EXERCISE GOAL » Where the line containing "final,0.104,2840,1.87,30.0" appears in the records below, begin there and output each line verbatim through the last line.

Data excerpts
File: src/rtl/input_datapath_pkg.sv
// Shared constants and receive-state encoding for the matrix operand datapaths.
package input_datapath_pkg;
  localparam int IN_WIDTH  = 64;
  localparam int OUT_WIDTH = 512;
  localparam int BEATS     = OUT_WIDTH / IN_WIDTH;
  localparam int CNT_W     = $clog2(BEATS) + 1;

  typedef enum logic [1:0] {
    IDLE    = 2'd0,
    COLLECT = 2'd1,
    FULL    = 2'd2
  } rx_state_e;
endpackage

File: src/rtl/input_datapath_if.sv
// Source-beat and assembled-block handshakes between upstream, datapath and loader.
interface input_datapath_if;
  import input_datapath_pkg::*;

  // Both channels: a transfer happens on a rising edge where valid && ready;
  // a producer holds valid and data stable until that transfer occurs.
  logic                 src_valid;
  logic [IN_WIDTH-1:0]  src_data;
  logic                 src_ready;
  logic                 out_valid;
  logic [OUT_WIDTH-1:0] out_data;
  logic                 out_ready;

  modport master (
    output src_valid, src_data, out_ready,
    input  src_ready, out_valid, out_data
  );

  modport slave (
    input  src_valid, src_data, out_ready,
    output src_ready, out_valid, out_data
  );
endinterface

File: src/rtl/input_datapath_beat_counter.sv
// Saturating count of beats captured into the current block.
module beat_counter
  import input_datapath_pkg::*;
(
  input  logic             clk,
  input  logic             reset,
  input  logic             clear,
  input  logic             inc,
  output logic [CNT_W-1:0] count,
  output logic             full
);
  logic [CNT_W-1:0] r_count;

  always_ff @(posedge clk) begin
    if (reset || clear) begin
      r_count <= '0;
    end else if (inc && (r_count != CNT_W'(BEATS))) begin
      r_count <= r_count + CNT_W'(1);
    end
  end

  assign count = r_count;
  assign full  = (r_count == CNT_W'(BEATS));
endmodule
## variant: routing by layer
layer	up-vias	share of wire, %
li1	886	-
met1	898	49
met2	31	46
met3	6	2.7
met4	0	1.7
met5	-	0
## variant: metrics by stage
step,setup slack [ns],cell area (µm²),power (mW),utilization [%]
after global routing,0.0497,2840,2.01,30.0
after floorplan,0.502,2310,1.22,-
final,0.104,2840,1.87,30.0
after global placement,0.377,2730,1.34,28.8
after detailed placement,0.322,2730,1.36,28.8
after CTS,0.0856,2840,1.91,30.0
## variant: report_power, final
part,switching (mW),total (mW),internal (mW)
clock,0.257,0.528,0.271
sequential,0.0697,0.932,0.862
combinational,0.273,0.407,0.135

SOLUTION TO THE PROBLEM »
final,0.104,2840,1.87,30.0
after global placement,0.377,2730,1.34,28.8
after detailed placement,0.322,2730,1.36,28.8
after CTS,0.0856,2840,1.91,30.0
## variant: report_power, final
part,switching (mW),total (mW),internal (mW)
clock,0.257,0.528,0.271
sequential,0.0697,0.932,0.862
combinational,0.273,0.407,0.135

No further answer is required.